▶ [Material provided]
□ □ □ □

===== src/rtl/core/tmprof_pkg.sv =====
`default_nettype none

package tmprof_pkg;

  localparam int DEF_TICKS_PER_SECOND = 1000;
  localparam int DEF_TICK_WIDTH = 24;

  localparam int CFG_W = 24;
  localparam int CFG_INDEX_W = 1;
  localparam logic [CFG_INDEX_W-1:0] REG_ACCEL = 1'd0;
  localparam logic [CFG_INDEX_W-1:0] REG_VELOCITY = 1'd1;
  localparam logic [CFG_W-1:0] ACCEL_RESET = 24'd65536;
  localparam logic [CFG_W-1:0] VELOCITY_RESET = 24'd32768;

  localparam int POS_W = 31;
  localparam int SEG_W = 2;
  localparam int QW = 32;
  localparam logic [POS_W-1:0] ONE_Q30 = 31'h4000_0000;

  localparam logic [SEG_W-1:0] SEG_ACCEL = 2'd0;
  localparam logic [SEG_W-1:0] SEG_CRUISE = 2'd1;
  localparam logic [SEG_W-1:0] SEG_DECEL = 2'd2;
  localparam logic [SEG_W-1:0] SEG_DONE = 2'd3;

  typedef enum logic [2:0] {
    KIND_ZERO,
    KIND_TRI_ACC,
    KIND_TRI_DEC,
    KIND_TRAP_ACC,
    KIND_CRUISE,
    KIND_TRAP_DEC,
    KIND_DONE
  } kind_t;

  typedef struct packed {
    logic  vld;
    logic  sat;
    kind_t kind;
  } div_ctl_t;

endpackage

`default_nettype wire


===== src/rtl/core/tmprof_cfg.sv =====
`default_nettype none

module tmprof_cfg #(
  parameter int TICKS_PER_SECOND = tmprof_pkg::DEF_TICKS_PER_SECOND,
  localparam int FW = $clog2(TICKS_PER_SECOND + 1)
) (
  input  wire logic                               clk,
  input  wire logic                               rst,
  input  wire logic                               cfg_we,
  input  wire logic [tmprof_pkg::CFG_INDEX_W-1:0] cfg_index,
  input  wire logic [tmprof_pkg::CFG_W-1:0]       cfg_data,
  output logic [tmprof_pkg::CFG_W-1:0]            accel,
  output logic [tmprof_pkg::CFG_W-1:0]            velocity,
  output logic                                    ready,
  output logic                                    tri_shape,
  output logic                                    vzero,
  output logic [FW+23:0]                          vf,
  output logic [FW+23:0]                          fa,
  output logic [FW+47:0]                          fvv,
  output logic [FW+48:0]                          rhs,
  output logic [tmprof_pkg::QW-1:0]               h
);

  localparam int QW = tmprof_pkg::QW;
  localparam int START = QW + 3;
  localparam int LOAD = START - 1;
  localparam int CW = $clog2(START + 1);
  localparam int RW = FW + 49;
  localparam int DW = FW + 48;
  localparam logic [FW-1:0] F_C = FW'(TICKS_PER_SECOND);

  logic [CW-1:0]   cnt;
  logic [47:0]     vv;
  logic [39:0]     a16;
  logic [QW-2:0]   hrem;
  logic [QW-1:0]   hnlo;
  logic [QW-1:0]   hq;
  logic [QW-1:0]   htrial;
  logic            hge;

  always_ff @(posedge clk) begin
    if (rst) begin
      accel <= tmprof_pkg::ACCEL_RESET;
      velocity <= tmprof_pkg::VELOCITY_RESET;
      cnt <= CW'(START);
    end else if (cfg_we) begin
      case (cfg_index)
        tmprof_pkg::REG_ACCEL: accel <= cfg_data;
        tmprof_pkg::REG_VELOCITY: velocity <= cfg_data;
        default: ;
      endcase
      cnt <= CW'(START);
    end else if (cnt != '0) begin
      cnt <= cnt - CW'(1);
    end
  end

  // derived terms, settled while cnt runs
  always_ff @(posedge clk) begin
    vv <= 48'(velocity) * 48'(velocity);
    a16 <= {accel, 16'd0};
    vzero <= (velocity == '0);
    vf <= (FW+24)'(velocity) * (FW+24)'(F_C);
    fa <= (FW+24)'(accel) * (FW+24)'(F_C);
    tri_shape <= (vv >= 48'(a16));
    fvv <= DW'(vv) * DW'(F_C);
    rhs <= RW'(F_C) * (RW'(a16) + RW'(vv));
  end

  // ramp distance vv * 2^15 / accel, one quotient bit per cycle
  assign htrial = {hrem, hnlo[QW-1]};
  assign hge = (htrial >= QW'(accel));

  always_ff @(posedge clk) begin
    if (cnt == CW'(LOAD)) begin
      hrem <= vv[47:17];
      hnlo <= {vv[16:0], 15'd0};
    end else if (cnt < CW'(LOAD) && cnt >= CW'(2)) begin
      hrem <= hge ? (QW-1)'(htrial - QW'(accel)) : htrial[QW-2:0];
      hnlo <= {hnlo[QW-2:0], 1'b0};
      hq <= {hq[QW-2:0], hge};
    end
  end

  assign h = hq;
  assign ready = (cnt == '0);

endmodule

`default_nettype wire


===== config.mk =====
export PLATFORM = sky130hd
export DESIGN_NAME = tmprof_cfg
export DESIGN_NICKNAME = d
export VERILOG_FILES = /design/src/rtl/core/tmprof_pkg.sv /design/src/rtl/core/tmprof_cfg.sv
export SDC_FILE = /design/constraint.sdc
export NUM_CORES = 2
export LEC_CHECK = 0
export ABC_AREA = 1
export BUFFER_PORTS_ARGS = -buffer_cell sky130_fd_sc_hd__buf_2
export CAP_MARGIN = 20
export CORE_MARGIN = 2
export CORE_UTILIZATION = 65
export CTS_BUF_LIST = sky130_fd_sc_hd__clkbuf_8
export CTS_CLUSTER_DIAMETER = 50
export DETAILED_ROUTE_END_ITERATION = 8
export GPL_TIMING_DRIVEN = 0
export PLACE_DENSITY = 0.84
export SLEW_MARGIN = 25
export SYNTH_ARGS = -nofsm -noshare
export SYNTH_HDL_FRONTEND = slang
export SYNTH_SLANG_ARGS = --single-unit

===== constraint.sdc =====
create_clock -name clk -period 9.7 [get_ports clk]
set_input_delay 0.97 -clock clk [delete_from_list [all_inputs] [get_ports clk]]
set_output_delay 0.97 -clock clk [all_outputs]
set_load 0.005 [all_outputs]

==> impl_metrics.py <==
metrics = {
    "run_status": {
        "status": "complete, no violations",
    },
    "worst_hold_path": {
        "holdCritPathClass": "register to register",
        "hold_end": "h[18]$_DFFE_PP_",
        "holdCritStartpoint": "h[17]$_DFFE_PP_",
        "hold_depth": 0,
    },
    "floorplanning": {
        "core_area_um2": 84900,
        "die_h_um": 296,
        "die-area_um2": 87800,
        "initial_core_util": 0.654,
        "core.rowCount": 107,
        "die_x_um": 296,
        "ios": 296,
    },
    "timing": {
        "fmax_ghz": 0.127,
        "hold_slack_ps": 448,
        "setup_viol": 0,
        "worst_slack_ps": 1810,
        "setup_tns_ps": 0,
        "clock_skew_ps": 50.3,
        "hold_violations": 0,
        "fin_crit_sh": 0.814,
        "rsz0062_at_grt": "false",
        "finalCriticalPeriod_ps": 7890,
        "slew_violations": 0,
        "slew_headroom": 0.246,
        "worst-slew-pin-transition_ps": 1130,
    },
    "critical_path": {
        "critPathLaunchType": "register",
        "r2r-start": "velocity[17]$_SDFFE_PP0P_",
        "crit_type": "register to register",
        "critPathMostFrequentCell": "fa_1",
        "crit_arrival_ps": 8530,
        "r2r_setup_slack_ps": 1810,
        "cp_slowest_stage_delay_ps": 940,
        "critPathSlowestCell": "dfxtp_1",
        "reg2reg_depth": 23,
        "path_buf_inv": 7,
        "crit_chain": "clkbuf_1, nand2_1, fa_1, inv_1, fa_1, fa_1, inv_1, fa_1, inv_1, fa_1, fa_1, inv_1, fa_1, inv_1, ha_1, nand2_1, nor2_1, inv_1, nor2_1, a21boi_0, o21ai_0, nand2_1, xor2_1",
        "cp-end-kind": "register",
        "path_max_fanout": 12,
        "critPathRequiredTime_ps": 10340,
        "crit_family": "adder cells",
        "worstReg2RegEnd": "vv[40]$_DFF_P_",
    },
    "clock_tree": {
        "cts_hold_buf": 0,
        "path_clk_slew_ps": 60,
        "clk_path_buf_depth": 3,
        "cts_root_buf": "clkbuf_8",
        "clock_latency_ps": 760,
        "cts.sinks": 360,
        "htreeDepth": 3,
        "ctsResizeCount": 0,
        "cts_setup_buffers": 0,
        "cts_buffers": 72,
        "cts_tree": "yes",
    },
    "synthesis": {
        "yosys_warnings": 0,
        "synthAdderAreaFrac": 0.462,
        "ys_seq_area_frac": 0.144,
        "synthMuxAreaShare": 0,
        "yosysUniqueCellTypes": 53,
        "synth_area_um2": 55500,
        "synthSimpleGateAreaFrac": 0.160,
        "ys_ff_latch": 360,
        "synth-main-ff-cell": "dfxtp_1",
        "synth_top_family_by_area": "adder cells",
        "synth-xor-area-share": 0.0316,
        "synth-edff-count": 80,
        "synth_compound_area_frac": 0.0766,
        "avgSynthCellArea_um2": 8.12,
        "synthArstFlopShare": 0,
        "netlist_instances": 6841,
    },
    "routing": {
        "avgViaCountPerCell": 5.61,
        "initialDrtViolationCount": 4197,
        "drt_pre_antenna_iters": 9,
        "ant_nets": 0,
        "via_count": 47300,
        "route.detailed.drc": 0,
        "wl_per_cell_um": 20.3,
        "wirelength_um": 171000,
    },
    "run": {
        "cap_violations": 0,
    },
    "cells_and_area": {
        "area_growth_pct": 8.24,
        "final_common_cell": "inv_1",
        "final_area_um2": 60100,
        "drive_gt1_frac": 0.0695,
        "layout.nets": 8752,
        "most-common-layout-cells": "inv_1, nand2_1, fa_1",
    },
    "placed_design": {
        "post-dp-hpwl_um": 146000,
        "numPortBuffers": 281,
        "place_area_um2": 58500,
        "routabilityCongestion": 1.09,
        "place_ws_ps": 2040,
    },
    "grt": {
        "grt_max_degree": 49,
        "grtUsageTotal": 0.400,
        "grt_pass1_wl_um": 265000,
        "antenna_found_initial": 9,
        "grt-ovfl-total": 0,
        "grt_pass1_vias": 48400,
    },
}
[final cells by class]
cell class                 count  area (µm²)
multi-input combinational   4677       40600
fill                        6913       24800
sequential                   360        8010
inverter                    1708        6410
timing repair buffer         282        1430
tap                         1144        1430
clock buffer                  89        1220
buffer                       109         552
clock inverter                45         405
antenna                        8        20.0
[metrics by stage]
| step | std cells | utilization |
|---|---|---|
| detailed placement | 8280 | 0.689 |
| global placement | 8279 | 0.688 |
| CTS | 8414 | 0.708 |
| finish | 8422 | 0.708 |
| global route | 8421 | 0.708 |
| floorplan | 6854 | - |
[worst max path at each step]
stage / to / start / slack [ps] / depth (start not counted)
floorplan: vv[43]$_DFF_P_ / velocity[14]$_SDFFE_PP0P_ / 3500 / 26
global placement: vv[47]$_DFF_P_ / velocity[14]$_SDFFE_PP0P_ / 2010 / 25
detailed placement: vv[47]$_DFF_P_ / velocity[14]$_SDFFE_PP0P_ / 2040 / 25
CTS: vv[47]$_DFF_P_ / velocity[14]$_SDFFE_PP0P_ / 1980 / 25
global route: vv[40]$_DFF_P_ / velocity[14]$_SDFFE_PP0P_ / 1610 / 25
finish: vv[40]$_DFF_P_ / velocity[17]$_SDFFE_PP0P_ / 1810 / 23
[cells by family (layout without fill, tap and decap cells)]
family / count (synthesis) / in the layout
other cells: 2 / 23
compound gates: 782 / 782
fa+ha+maj: 1514 / 1514
xor+xnor: 198 / 198
flops: 360 / 360
buf+inv: 1817 / 2233
simple gates: 2168 / 2168
[Yosys cell counts (6+ instances only)]
cell type	number	area share
nand4_1	63	0.0071
a21boi_1	6	0.00081
a21o_1	14	0.0019
a31oi_1	8	0.00090
o21a_1	16	0.0022
dfxtp_1	280	0.10
o211ai_1	27	0.0036
ha_1	620	0.14
inv_1	1703	0.12
xnor2_1	62	0.0098
a21oi_1	376	0.034
nor3_1	56	0.0050
nand3_1	215	0.019
clkbuf_1	68	0.0046
nor2_2	9	0.0010
xor2_1	133	0.021
a21boi_0	20	0.0027
nand2_1	1290	0.087
nor2_1	462	0.031
nand2_2	24	0.0027
nand3b_1	15	0.0020
o21ai_0	268	0.024
edfxtp_1	80	0.043
o21bai_1	30	0.0041
fa_1	894	0.32
buf_4	36	0.0049
nor4_1	8	0.00090
[layer usage]
layer / wire length (µm) / share of wire / global-route usage / vias up
met3: 16600 / 0.097 / 0.0820 / 550
met5: 11 / 0.000064 / 0 / -
met2: 78000 / 0.46 / 0.640 / 2384
met4: 10800 / 0.063 / 0.231 / 2
met1: 65800 / 0.38 / 0.506 / 22800
li1: - / - / - / 21500
[registers in the layout, summed over array words and instances, names as in the netlist]
register / count
h: 32
hrem: 31
cnt: 6
vf: 30
vzero: 1
rhs: 55
vv: 47
fa: 29
a16: 24
hnlo: 17
tri_shape: 1
accel: 24
velocity: 24
fvv: 39
Power is not shown: default switching activity piles up to over one toggle a cycle in this logic, so the estimate is an artifact.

□ □ □ □

Go through the preceding material and copy each line that has the word "gates".

▶ [Exercise answer]
compound gates: 782 / 782
simple gates: 2168 / 2168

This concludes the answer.